**INSTRUCTIONS TO FOLLOW**
For the records below, print the lines from the line with "Multi-Input combinational cell: 542 / 4810" through the line with "p_int_mw: 8.78" exactly as written; include both end lines and exclude the rest.

(Recorded data)
- - -
===== src/rtl/fifo_pkg.sv =====
// Shared constants and helpers for the single-clock FIFO family.
package fifo_pkg;

    // Read-mode encodings for the FWFT parameter
    localparam int unsigned FIFO_MODE_STD  = 0;
    localparam int unsigned FIFO_MODE_FWFT = 1;

    // Width of pointers and level: one extra wrap bit above the index
    function automatic int unsigned fifo_level_w(input int unsigned size);
        return 32'($clog2(size)) + 32'd1;
    endfunction

    // True for a non-zero power of two
    function automatic bit fifo_is_pow2(input int unsigned value);
        return (value != 0) && ((value & (value - 32'd1)) == 0);
    endfunction

endpackage


===== src/rtl/fifo_mem.sv =====
// FIFO storage: flop array with one synchronous write port and one asynchronous read port.
module fifo_mem #(
    parameter int unsigned BITS = 32,
    parameter int unsigned SIZE = 16
) (
    input  logic                     clk,
    input  logic                     we_i,
    input  logic [$clog2(SIZE)-1:0]  waddr_i,
    input  logic [BITS-1:0]          wdata_i,
    input  logic [$clog2(SIZE)-1:0]  raddr_i,
    output logic [BITS-1:0]          rdata_o
);

    logic [BITS-1:0] mem_q [SIZE];

    // Write accepted entries; contents are intentionally left unreset
    always_ff @(posedge clk) begin
        if (we_i) begin
            mem_q[waddr_i] <= wdata_i;
        end
    end

    assign rdata_o = mem_q[raddr_i];

endmodule


===== src/rtl/sync_fifo_flags.sv =====
// Single-clock FIFO with fill level, almost-full/empty thresholds, optional
// first-word-fall-through read and sticky overflow/underflow flags.
module sync_fifo_flags
    import fifo_pkg::*;
#(
    parameter int unsigned BITS      = 32,
    parameter int unsigned SIZE      = 16,
    parameter int unsigned FWFT      = 0,
    parameter int unsigned AF_THRESH = 14,
    parameter int unsigned AE_THRESH = 2
) (
    input  logic                      clk,
    input  logic                      rst,
    input  logic                      wr_en,
    input  logic [BITS-1:0]           wr_data,
    output logic                      wr_full,
    output logic                      almost_full,
    input  logic                      rd_en,
    output logic [BITS-1:0]           rd_data,
    output logic                      rd_valid,
    output logic                      rd_empty,
    output logic                      almost_empty,
    output logic [$clog2(SIZE):0]     level,
    input  logic                      err_clr,
    output logic                      wr_overflow,
    output logic                      rd_underflow
);

    localparam int unsigned AW = 32'($clog2(SIZE));
    localparam int unsigned LW = fifo_level_w(SIZE);

    // Reject illegal configurations at elaboration
    if (!fifo_is_pow2(SIZE) || SIZE < 2) begin : g_bad_size
        $fatal(1, "sync_fifo_flags: SIZE must be a power of two >= 2");
    end
    if (AF_THRESH < 1 || AF_THRESH > SIZE) begin : g_bad_af
        $fatal(1, "sync_fifo_flags: AF_THRESH out of range 1..SIZE");
    end
    if (AE_THRESH > SIZE - 1) begin : g_bad_ae
        $fatal(1, "sync_fifo_flags: AE_THRESH out of range 0..SIZE-1");
    end
    if (FWFT > FIFO_MODE_FWFT) begin : g_bad_mode
        $fatal(1, "sync_fifo_flags: FWFT must be 0 or 1");
    end

    logic [LW-1:0]   wr_ptr_q, wr_ptr_d;
    logic [LW-1:0]   rd_ptr_q, rd_ptr_d;
    logic            ovf_q, ovf_d;
    logic            unf_q, unf_d;
    logic [LW-1:0]   level_c;
    logic            full_c;
    logic            empty_c;
    logic            wr_acc_c;
    logic            rd_acc_c;
    logic [BITS-1:0] mem_rdata;

    // Status decoded from registered pointers only, so no input feeds a flag
    always_comb begin
        level_c  = wr_ptr_q - rd_ptr_q;
        empty_c  = (wr_ptr_q == rd_ptr_q);
        full_c   = (wr_ptr_q[AW] != rd_ptr_q[AW]) &&
                   (wr_ptr_q[AW-1:0] == rd_ptr_q[AW-1:0]);
        wr_acc_c = wr_en && !full_c;
        rd_acc_c = rd_en && !empty_c;
    end

    // Next-state for pointers and sticky error flags; clear beats a same-cycle set
    always_comb begin
        wr_ptr_d = wr_ptr_q;
        rd_ptr_d = rd_ptr_q;
        ovf_d    = ovf_q;
        unf_d    = unf_q;
        if (wr_acc_c) begin
            wr_ptr_d = wr_ptr_q + LW'(1);
        end
        if (rd_acc_c) begin
            rd_ptr_d = rd_ptr_q + LW'(1);
        end
        if (err_clr) begin
            ovf_d = 1'b0;
            unf_d = 1'b0;
        end else begin
            if (wr_en && full_c) begin
                ovf_d = 1'b1;
            end
            if (rd_en && empty_c) begin
                unf_d = 1'b1;
            end
        end
    end

    // Pointer and error flag registers
    always_ff @(posedge clk) begin
        if (rst) begin
            wr_ptr_q <= '0;
            rd_ptr_q <= '0;
            ovf_q    <= 1'b0;
            unf_q    <= 1'b0;
        end else begin
            wr_ptr_q <= wr_ptr_d;
            rd_ptr_q <= rd_ptr_d;
            ovf_q    <= ovf_d;
            unf_q    <= unf_d;
        end
    end

    fifo_mem #(
        .BITS (BITS),
        .SIZE (SIZE)
    ) u_mem (
        .clk     (clk),
        .we_i    (wr_acc_c),
        .waddr_i (wr_ptr_q[AW-1:0]),
        .wdata_i (wr_data),
        .raddr_i (rd_ptr_q[AW-1:0]),
        .rdata_o (mem_rdata)
    );

    if (FWFT == FIFO_MODE_FWFT) begin : g_fwft
        // Head entry is presented directly; rd_en acknowledges it
        assign rd_data  = mem_rdata;
        assign rd_valid = !empty_c;
    end else begin : g_std
        logic [BITS-1:0] rd_data_q, rd_data_d;
        logic            rd_valid_q, rd_valid_d;

        // Capture the head on an accepted read; hold data otherwise
        always_comb begin
            rd_valid_d = rd_acc_c;
            rd_data_d  = rd_data_q;
            if (rd_acc_c) begin
                rd_data_d = mem_rdata;
            end
        end

        // Standard-mode output register
        always_ff @(posedge clk) begin
            if (rst) begin
                rd_data_q  <= '0;
                rd_valid_q <= 1'b0;
            end else begin
                rd_data_q  <= rd_data_d;
                rd_valid_q <= rd_valid_d;
            end
        end

        assign rd_data  = rd_data_q;
        assign rd_valid = rd_valid_q;
    end

    assign wr_full      = full_c;
    assign rd_empty     = empty_c;
    assign almost_full  = (level_c >= LW'(AF_THRESH));
    assign almost_empty = (level_c <= LW'(AE_THRESH));
    assign level        = level_c;
    assign wr_overflow  = ovf_q;
    assign rd_underflow = unf_q;

endmodule


===== config.mk =====
export PLATFORM = sky130hd
export DESIGN_NAME = sync_fifo_flags
export DESIGN_NICKNAME = d
export VERILOG_FILES = /design/src/rtl/fifo_pkg.sv /design/src/rtl/fifo_mem.sv /design/src/rtl/sync_fifo_flags.sv
export SDC_FILE = /design/constraint.sdc
export NUM_CORES = 1
export LEC_CHECK = 0
export CELL_PAD_IN_SITES_DETAIL_PLACEMENT = 1
export CELL_PAD_IN_SITES_GLOBAL_PLACEMENT = 2
export CORE_AREA = 8 8 190 264
export CTS_CLUSTER_DIAMETER = 200
export DETAILED_ROUTE_END_ITERATION = 6
export DIE_AREA = 0 0 198 272
export PLACE_DENSITY = 0.81
export SYNTH_ARGS = -nofsm -noshare
export SYNTH_HDL_FRONTEND = slang
export SYNTH_SLANG_ARGS = --single-unit
export TNS_END_PERCENT = 1

===== constraint.sdc =====
create_clock -name clk -period 6.1 [get_ports clk]
set_clock_uncertainty 0.15 [all_clocks]
set_input_delay 0.915 -clock clk [delete_from_list [all_inputs] [get_ports clk]]
set_output_delay 0.915 -clock clk [all_outputs]
set_load 0.005 [all_outputs]

==> impl_metrics.yaml, run 1 <==
power_and_ir_drop:
  sequentialPowerShare: 0.507
  p_total_mw: 8.60
  pwr-share-comb: 0.112
  switching_power_mw: 2.02
  ir_drop_v: 0.000225
  p_int_mw: 6.57
  pwr_density_cell_mw_per_mm2: 349
  pwr-share-clk: 0.380
  p_leak_nw: 7.42
  netSwitchingFraction: 0.235
drt:
  dr_total_vias: 11231
  routed_wl_mm: 52.1
  drtIter0Drc: 707
  postRouteAntennaNets: 0
  viasPerCell: 5.81
  drt_pre_antenna_iters: 5
  wire_per_inst_um: 27.0
  drc: 0
sta:
  fin_tns_setup_ns: 0
  hold_viol: 0
  finalCritPeriodShare: 0.730
  setup_ws_ns: 1.65
  setup_viol: 0
  slew_headroom: 0.155
  fmax_ghz: 0.225
  tightest_slew_ns: 1.26
  slew_viol_final: 0
  rsz0062_at_grt: "no"
  min_period_ns: 4.45
clocking:
  clk-insertion-delay-late_ns: 0.57
  clkSinkCount: 557
  cts_buffer_depth: 3
  path_clk_slew_ns: 0.06
  post_cts_buffers: 0
  cts_tree: "yes"
  cts.repair.resized: 0
  cts-buffers-inserted: 51
  hold_buffers: 0
  htree_levels: 2
  root_buffer: "clkbuf_16"
grt:
  grt_pass1_vias: 12463
  antenna_found_initial: 0
  grt_usage: 0.193
  grt_max_degree: 49
  grt_pass1_wl_mm: 78.3
  globalRouteOverflowTotal: 0
place:
  dpl.hpwl_mm: 28.2
  dp.cells: 1836
  routabilityCongestion: 0.736
  dp_slack_ns: 2.19
  io_buffers: 80
die:
  die_y_um: 272
  core_area_mm2: 0.0465
  io_pins: 81
  placementRows: 94
  dieArea_mm2: 0.0539
  initial_core_util: 0.461
  fp.dieW_um: 198
logic_synthesis:
  synthArstFlopShare: 0
  synthDistinctLibCells: 41
  synthesis.nets: 1225
  ys.flop_type: "edfxtp_1"
  yosys.area.top_type: "edfxtp_1"
  synth_edf_count: 512
  synth.most_common_cell: "edfxtp_1"
  yosys_warnings: 0
  syn_area_per_cell_um2: 18.2
  syn_area_mm2: 0.0214
  synth_top_area_share: 0.718
  syn_inst: 1178
  synth-seq-cells: 557
  synthTopCellsByCount: "edfxtp_1 (512), mux2i_1 (193), o22ai_1 (60)"
  ys_seq_area_frac: 0.760
  synthTopCellsByArea: "edfxtp_1 (72%), mux2i_1 (9.0%), dfxtp_1 (4.2%)"
finish:
  n_antenna_cell: 0
  final_util: 0.530
  drive_gt1_frac: 0.131
  seq_area_mm2: 0.0163
  fill_cells: 4186
  final_cells: 1932
  syn_to_final_growth_pct: 15.0
  fin_nets: 1312
  multi_input_area_mm2: 0.00481
worst_setup_path:
  max_stage_delay_ns: 0.80
  end_kind: "primary output"
  startpoint: "rd_ptr_q[0]$_SDFFE_PP0P_"
  reg2reg_to: "u_mem.mem_q[5][29]$_DFFE_PP_"
  worstRegToRegCells: 7
  critical_path.top_delay_family: "flip-flops"
  rr_startpoint: "rd_ptr_q[2]$_SDFFE_PP0P_"
  critPathSlowestCell: "dfxtp_4"
  worstSetupPathType: "flop to primary output"
  start_kind: "flop"
  worstPathMaxFanout: 36
  required_ns: 5.03
  worst-path-buf-inv: 2
  arrival_ns: 3.39
  path_cells: "ha_1 > inv_1 > fa_1 > a21o_1 > a21oi_1 > xnor2_1 > a211oi_1 > clkdlybuf4s50_1"
  r2r_setup_slack_ns: 2.44
hold_path:
  whs_path_depth: 2
  min_from: "rd_data[27]$_SDFFE_PP0P_"
  hold_path_class: "flop to flop"
  whs_endpoint: "rd_data[27]$_SDFFE_PP0P_"
flow_run:
  maxCapViolCount: 0
status:
  outcome: "complete, no violations"
==> worst register-to-register path, delay by kind of cell, from the launching register on <==
kind | cells | cell delay [ns]
and+or+nand+nor | 3 | 1.19
DFF | 1 | 0.67
adders and majority gates | 1 | 0.41
AOI/OAI and AO/OA | 1 | 0.25
buffers and inverters | 2 | 0.66
==> layout make-up <==
type	count	share of cell area
clock buffer	61	0.0559
clock inverter	35	0.0141
inverter	8	0.00122
multi-input combinational	542	0.195
sequential	557	0.662
tap	624	0.0317
timing repair buffer	105	0.0400
==> state kept, by name, summed over array words and instances, names as in the netlist <==
signal / flops
rd_ptr_q: 5
rd_underflow: 1
rd_data: 32
u_mem.mem_q: 512
wr_overflow: 1
rd_valid: 1
wr_ptr_q: 5
==> power by group through the flow <==
| stage | sequential [mW] | combinational (mW) | clock (mW) |
|---|---|---|---|
| 4_1_cts | 4.36 | 0.984 | 3.33 |
| 3_3_place_gp | 4.44 | 0.944 | 0 |
| 3_5_place_dp | 4.45 | 0.977 | 0 |
| 6_report | 4.36 | 0.965 | 3.27 |
| 5_1_grt | 4.37 | 1.05 | 3.44 |
| 2_1_floorplan | 4.39 | 0.594 | 0 |
==> cell usage in the layout (no fill, tap or decap), types with 2 or more instances in the layout <==
cell type	n
xnor2_1	5
o22ai_1	60
nand3b_1	2
o21ai_0	13
dfxtp_4	3
o21a_1	2
or3_1	3
nor2_4	13
nor2_1	42
a221oi_1	32
edfxtp_1	512
nand2b_1	3
inv_1	8
bufinv_16	6
a21o_1	2
clkinv_1	9
mux4_2	32
o22ai_2	4
a211oi_1	33
a21oi_1	6
ha_1	9
nand2_1	7
nor3_2	4
clkbuf_8	2
xor2_1	3
nor3_1	34
clkbuf_16	53
clkbuf_1	6
clkinv_2	13
o21ai_1	23
clkdlybuf4s50_1	79
buf_4	25
mux2i_1	193
o211ai_1	2
clkinvlp_4	4
dfxtp_1	41
==> layer usage <==
layer  global-route usage  part of all wire
met1                0.233              0.40
met2                0.352              0.53
met3               0.0283             0.046
met4               0.0579             0.024
met5                    0                 0
==> how the worst max path moves through the flow <==
stage	endpoint	depth (start not counted)
finish	almost_empty	8
floorplan	u_mem.mem_q[0][0]$_DFFE_PP_	8
CTS	almost_empty	8
global route	almost_empty	8
detailed placement	almost_empty	8
global placement	almost_empty	8
==> stage by stage <==
| step | hold slack (ns) | instance area [µm²] |
|---|---|---|
| 5_1_grt | 0.382 | 24600 |
| 3_3_place_gp | 0.348 | 22900 |
| 2_1_floorplan | 0.344 | 21400 |
| 4_1_cts | 0.361 | 24600 |
| 6_report | 0.355 | 24600 |
| 3_5_place_dp | 0.352 | 22900 |
==> kinds of logic after synthesis <==
kind of cell / count (synthesis) / share of synthesized area
xor gates and xnor gates: 9 / 0.00403
muxes: 225 / 0.124
buffers and inverters: 79 / 0.0216
adders and majority gates: 10 / 0.00620
DFF: 557 / 0.760
and+or+nand+nor: 117 / 0.0256
AOI/OAI and AO/OA: 181 / 0.0583
(Power assumes the default switching activity.)
==> run 2, diff against run 1 <==
==> constraint.sdc (replaced) <==
create_clock -name clk -period 4.45 [get_ports clk]
set_clock_uncertainty 0.15 [all_clocks]
set_input_delay 0.6675 -clock clk [delete_from_list [all_inputs] [get_ports clk]]
set_output_delay 0.6675 -clock clk [all_outputs]
set_load 0.005 [all_outputs]
==> run 2 against run 1 <==
Net effect:
- via count is 1.6% higher
- largest cell class unchanged
- sequential power up 36%
- critical path type unchanged
- global-route usage is 0.55 points higher
- flip-flop and latch count is the same
- highest routed layer unchanged
- clock power increased by 26%
- critical path depth is 1 higher
==> impl_metrics.yaml, run 2 (synthesized netlist as in run 1, its figures left out) <==
power_and_ir_drop:
  pwr-share-comb: 0.124
  p_leak_nw: 7.43
  pwr-share-clk: 0.359
  netSwitchingFraction: 0.240
  pwr_density_cell_mw_per_mm2: 465
  p_int_mw: 8.70
  switching_power_mw: 2.75
  sequentialPowerShare: 0.517
  ir_drop_v: 0.000303
  p_total_mw: 11.5
sta:
  min_period_ns: 3.80
  finalCritPeriodShare: 0.855
  setup_ws_ns: 0.647
  rsz0062_at_grt: "no"
  setup_viol: 0
  tightest_slew_ns: 1.30
  hold_viol: 0
  slew_headroom: 0.133
  slew_viol_final: 0
  fmax_ghz: 0.263
grt:
  globalRouteOverflowTotal: 0
  antenna_found_initial: 0
  met1_usage: 0.241
  grt_pass1_vias: 12719
  met2_usage: 0.354
  grt_usage: 0.199
  grt_busiest_layer: "met2"
  grt_util_met3: 0.0293
  grt_pass1_wl_mm: 79.9
  grt_max_degree: 104
drt:
  drt_pre_antenna_iters: 5
  drtIter0Drc: 648
  viasPerCell: 5.86
  dr_total_vias: 11407
  drc: 0
  wire_per_inst_um: 27.7
  postRouteAntennaNets: 0
  routed_wl_mm: 53.8
worst_setup_path:
  start_kind: "flop"
  rr_startpoint: "wr_ptr_q[2]$_SDFFE_PP0P_"
  end_kind: "primary output"
  reg2reg_to: "u_mem.mem_q[6][23]$_DFFE_PP_"
  r2r_setup_slack_ns: 1.26
  worstRegToRegCells: 6
  required_ns: 3.63
  worstPathMaxFanout: 5
  worstSetupPathType: "flop to primary output"
  arrival_ns: 2.99
die:
  io_pins: 81
  dieArea_mm2: 0.0539
  initial_core_util: 0.461
  fp.dieW_um: 198
  core_area_mm2: 0.0465
  placementRows: 94
  die_y_um: 272
clocking:
  htree_levels: 2
  cts-buffers-inserted: 51
  cts_tree: "yes"
  cts_buffer_depth: 3
  cts.repair.resized: 0
  path_clk_slew_ns: 0.07
  clkSinkCount: 557
  root_buffer: "clkbuf_16"
  clk-insertion-delay-late_ns: 0.56
  hold_buffers: 0
  post_cts_buffers: 0
finish:
  mostFrequentLayoutCells: "edfxtp_1 (512), mux2i_1 (193), clkdlybuf4s50_1 (79), o22ai_1 (60), clkbuf_16 (52)"
  fin_nets: 1326
  final_common_cell: "edfxtp_1"
  top_register: "u_mem.mem_q"
  n_antenna_cell: 0
  largest_register_ffs: 512
  drive_gt1_frac: 0.130
  syn_to_final_growth_pct: 15.2
place:
  io_buffers: 80
  routabilityCongestion: 0.722
  dpl.hpwl_mm: 29.9
  dp_slack_ns: 1.18
hold_path:
  whs_path_depth: 2
  whs_endpoint: "rd_data[27]$_SDFFE_PP0P_"
  min_from: "rd_data[27]$_SDFFE_PP0P_"
  hold_path_class: "flop to flop"
flow_run:
  maxCapViolCount: 0
status:
  outcome: "complete, no violations"
[run 2: cell count changes in the layout (fill, tap and decap cells not counted), sizes merged]
cell and change:
inv -1, clkbuf +18, buf +14, bufinv -6
clkinvlp -3, clkinv -9
[run 2: power groups by stage]
stage,clock network (mW),registers [mW],logic [mW]
floorplan,0,6.02,0.814
global placement,0,6.03,1.39
detailed placement,0,6.04,1.44
CTS,4.18,5.93,1.45
global route,4.34,5.93,1.53
finish,4.11,5.92,1.42
[run 2: critical path, stage by stage, from the launching register on]
cell	delay, ns
dfxtp_1	0.35
inv_1	0.13
ha_1	0.19
inv_1	0.06
fa_1	0.40
a21o_1	0.19
a21oi_1	0.17
xnor2_1	0.12
a211oi_1	0.25
clkdlybuf4s50_1	0.55
[run 2: layer usage]
metal	vias to the layer above	wire length (µm)	share of wire
met5	-	0	0
met4	0	1820	0.034
met3	118	2440	0.045
met2	354	28000	0.52
met1	5995	21600	0.40
li1	4940	-	-
[run 2: worst max path at each step]
stage / to / startpoint / depth (start not counted) / slack [ns]
4_1_cts: almost_empty / wr_ptr_q[0]$_SDFFE_PP0P_ / 9 / 0.59
3_5_place_dp: u_mem.mem_q[6][20]$_DFFE_PP_ / wr_en / 5 / 1.18
6_report: almost_empty / wr_ptr_q[0]$_SDFFE_PP0P_ / 9 / 0.65
5_1_grt: almost_empty / wr_ptr_q[0]$_SDFFE_PP0P_ / 9 / 0.47
3_3_place_gp: almost_empty / wr_ptr_q[0]$_SDFFE_PP0P_ / 9 / 1.26
2_1_floorplan: u_mem.mem_q[0][0]$_DFFE_PP_ / rd_ptr_q[2]$_SDFFE_PP0P_ / 8 / -0.13
[run 2: per-stage QoR]
stage	area, µm²	cells	hold WS, ns	setup TNS [ns]	utilization
finish	24600	1945	0.357	0	0.531
CTS	24600	1945	0.364	0	0.531
global route	24600	1945	0.399	0	0.531
floorplan	21400	1178	0.344	-12.39	-
global placement	23100	1850	0.347	0	0.497
detailed placement	23100	1850	0.354	0	0.497
[run 2: final cells by class]
type / instances / area (µm²)
Multi-Input combinational cell: 542 / 4810
Timing Repair Buffer: 119 / 1200
Tap cell: 624 / 781
Sequential cell: 557 / 16300
Inverter: 8 / 30.0
Fill cell: 4221 / 21800
Clock buffer: 79 / 1450
Clock inverter: 16 / 91.3
==> run 3, diff against run 2 <==
--- a/config.mk
+++ b/config.mk
@@ -7,12 +7,11 @@
 export LEC_CHECK = 0
 export CELL_PAD_IN_SITES_DETAIL_PLACEMENT = 1
 export CELL_PAD_IN_SITES_GLOBAL_PLACEMENT = 2
-export CORE_AREA = 8 8 190 264
+export CORE_AREA = 8 8 184 256
 export CTS_CLUSTER_DIAMETER = 200
 export DETAILED_ROUTE_END_ITERATION = 6
-export DIE_AREA = 0 0 198 272
-export PLACE_DENSITY = 0.81
+export DIE_AREA = 0 0 192 264
+export PLACE_DENSITY = 0.85
 export SYNTH_ARGS = -nofsm -noshare
 export SYNTH_HDL_FRONTEND = slang
 export SYNTH_SLANG_ARGS = --single-unit
-export TNS_END_PERCENT = 1
==> constraint.sdc (replaced) <==
create_clock -name clk -period 4.6 [get_ports clk]
set_clock_uncertainty 0.15 [all_clocks]
set_input_delay 0.69 -clock clk [delete_from_list [all_inputs] [get_ports clk]]
set_output_delay 0.69 -clock clk [all_outputs]
set_load 0.005 [all_outputs]
==> run 3 against run 2 <==
Net effect:
- die area fell by 5.9%
- worst hold slack got worse by 0.0064 ns
- first-iteration DRC count rose by 15%
- worst setup slack improved by 0.10 ns
- via count fell by 1.6%
- non-clock buffer count fell by 1
- critical path depth did not move
- flip-flop and latch count did not move
- critical path type unchanged
- highest routed layer unchanged
==> impl_metrics.yaml, run 3 (synthesized netlist as in run 1, its figures left out) <==
power_and_ir_drop:
  netSwitchingFraction: 0.237
  p_int_mw: 8.78
  pwr_density_cell_mw_per_mm2: 466
  p_leak_nw: 7.51
  ir_drop_v: 0.000317
  pwr-share-clk: 0.383
  pwr-share-comb: 0.120
  switching_power_mw: 2.72
  sequentialPowerShare: 0.498
sta:
  min_period_ns: 3.85
  slew_viol_final: 0
  hold_ws_ns: 0.351
  slew_headroom: 0.204
  fmax_ghz: 0.260
  finalCritPeriodShare: 0.838
  tightest_slew_ns: 1.19
  setup_viol: 0
  rsz0062_at_grt: "no"
  hold_viol: 0
  fin_tns_setup_ns: 0
die:
  placementRows: 91
  fp.dieW_um: 192
  core_area_mm2: 0.0435
  io_pins: 81
  initial_core_util: 0.492
  die_y_um: 264
  dieArea_mm2: 0.0507
hold_path:
  min_from: "rd_data[29]$_SDFFE_PP0P_"
  hold_path_class: "flop to flop"
worst_setup_path:
  startpoint: "wr_ptr_q[0]$_SDFFE_PP0P_"
  worstPathMaxFanout: 5
  end_kind: "primary output"
  start_kind: "flop"
  arrival_ns: 3.01
  required_ns: 3.76
  rr_startpoint: "wr_ptr_q[2]$_SDFFE_PP0P_"
  worstSetupPathType: "flop to primary output"
grt:
  grt_pass1_wl_mm: 79.0
  globalRouteOverflowTotal: 0
  grt_max_degree: 104
  grt_usage: 0.210
  grt_pass1_vias: 12445
  antenna_found_initial: 1
drt:
  maxUsedRoutingLayer: "met4"
  met2_length_mm: 28.2
  drtIter0Drc: 746
  postRouteAntennaNets: 0
  drc: 0
  wl_met1_mm: 20.7
  wire_per_inst_um: 28.2
  drt_pre_antenna_iters: 4
  viasPerCell: 5.98
  dr_total_vias: 11222
  route.met3.wl_mm: 2.46
  routed_wl_mm: 52.9
clocking:
  cts.repair.resized: 0
  root_buffer: "clkbuf_16"
  path_clk_slew_ns: 0.07
  cts_tree: "yes"
  cts_buffer_depth: 3
  hold_buffers: 0
  cts-buffers-inserted: 51
  post_cts_buffers: 0
  htree_levels: 2
  clk-insertion-delay-late_ns: 0.57
  clkSinkCount: 557
finish:
  syn_to_final_growth_pct: 15.2
  final_common_cell: "edfxtp_1"
  final_util: 0.567
  fin_nets: 1325
  mostFrequentLayoutCells: "edfxtp_1 (512), mux2i_1 (193), clkdlybuf4s50_1 (79), o22ai_1 (60), clkbuf_16 (53)"
  largest_register_ffs: 512
  top_register: "u_mem.mem_q"
  fin_area_mm2: 0.0247
  drive_gt1_frac: 0.139
place:
  dpl-instance-area_mm2: 0.0229
  io_buffers: 80
  routabilityCongestion: 0.721
  dpl.hpwl_mm: 30.4
flow_run:
  maxCapViolCount: 0
status:
  outcome: "complete, no violations"
-- run 3: cell count changes in the layout (fill, tap and decap cells not counted), moves of 2 or more --
cell,before,now
buf_12,9,2
buf_4,30,36
bufinv_16,0,6
clkbuf_1,22,8
clkinv_2,8,13
clkinv_4,0,2
-- run 3: metal layers --
metal	up-vias	global-route usage
met5	-	0
met4	0	0.0705
met3	99	0.0323
met2	324	0.372
met1	5847	0.256
li1	4952	-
- - -
**EXERCISE SOLUTION**
Multi-Input combinational cell: 542 / 4810
Timing Repair Buffer: 119 / 1200
Tap cell: 624 / 781
Sequential cell: 557 / 16300
Inverter: 8 / 30.0
Fill cell: 4221 / 21800
Clock buffer: 79 / 1450
Clock inverter: 16 / 91.3
==> run 3, diff against run 2 <==
--- a/config.mk
+++ b/config.mk
@@ -7,12 +7,11 @@
 export LEC_CHECK = 0
 export CELL_PAD_IN_SITES_DETAIL_PLACEMENT = 1
 export CELL_PAD_IN_SITES_GLOBAL_PLACEMENT = 2
-export CORE_AREA = 8 8 190 264
+export CORE_AREA = 8 8 184 256
 export CTS_CLUSTER_DIAMETER = 200
 export DETAILED_ROUTE_END_ITERATION = 6
-export DIE_AREA = 0 0 198 272
-export PLACE_DENSITY = 0.81
+export DIE_AREA = 0 0 192 264
+export PLACE_DENSITY = 0.85
 export SYNTH_ARGS = -nofsm -noshare
 export SYNTH_HDL_FRONTEND = slang
 export SYNTH_SLANG_ARGS = --single-unit
-export TNS_END_PERCENT = 1
==> constraint.sdc (replaced) <==
create_clock -name clk -period 4.6 [get_ports clk]
set_clock_uncertainty 0.15 [all_clocks]
set_input_delay 0.69 -clock clk [delete_from_list [all_inputs] [get_ports clk]]
set_output_delay 0.69 -clock clk [all_outputs]
set_load 0.005 [all_outputs]
==> run 3 against run 2 <==
Net effect:
- die area fell by 5.9%
- worst hold slack got worse by 0.0064 ns
- first-iteration DRC count rose by 15%
- worst setup slack improved by 0.10 ns
- via count fell by 1.6%
- non-clock buffer count fell by 1
- critical path depth did not move
- flip-flop and latch count did not move
- critical path type unchanged
- highest routed layer unchanged
==> impl_metrics.yaml, run 3 (synthesized netlist as in run 1, its figures left out) <==
power_and_ir_drop:
  netSwitchingFraction: 0.237
  p_int_mw: 8.78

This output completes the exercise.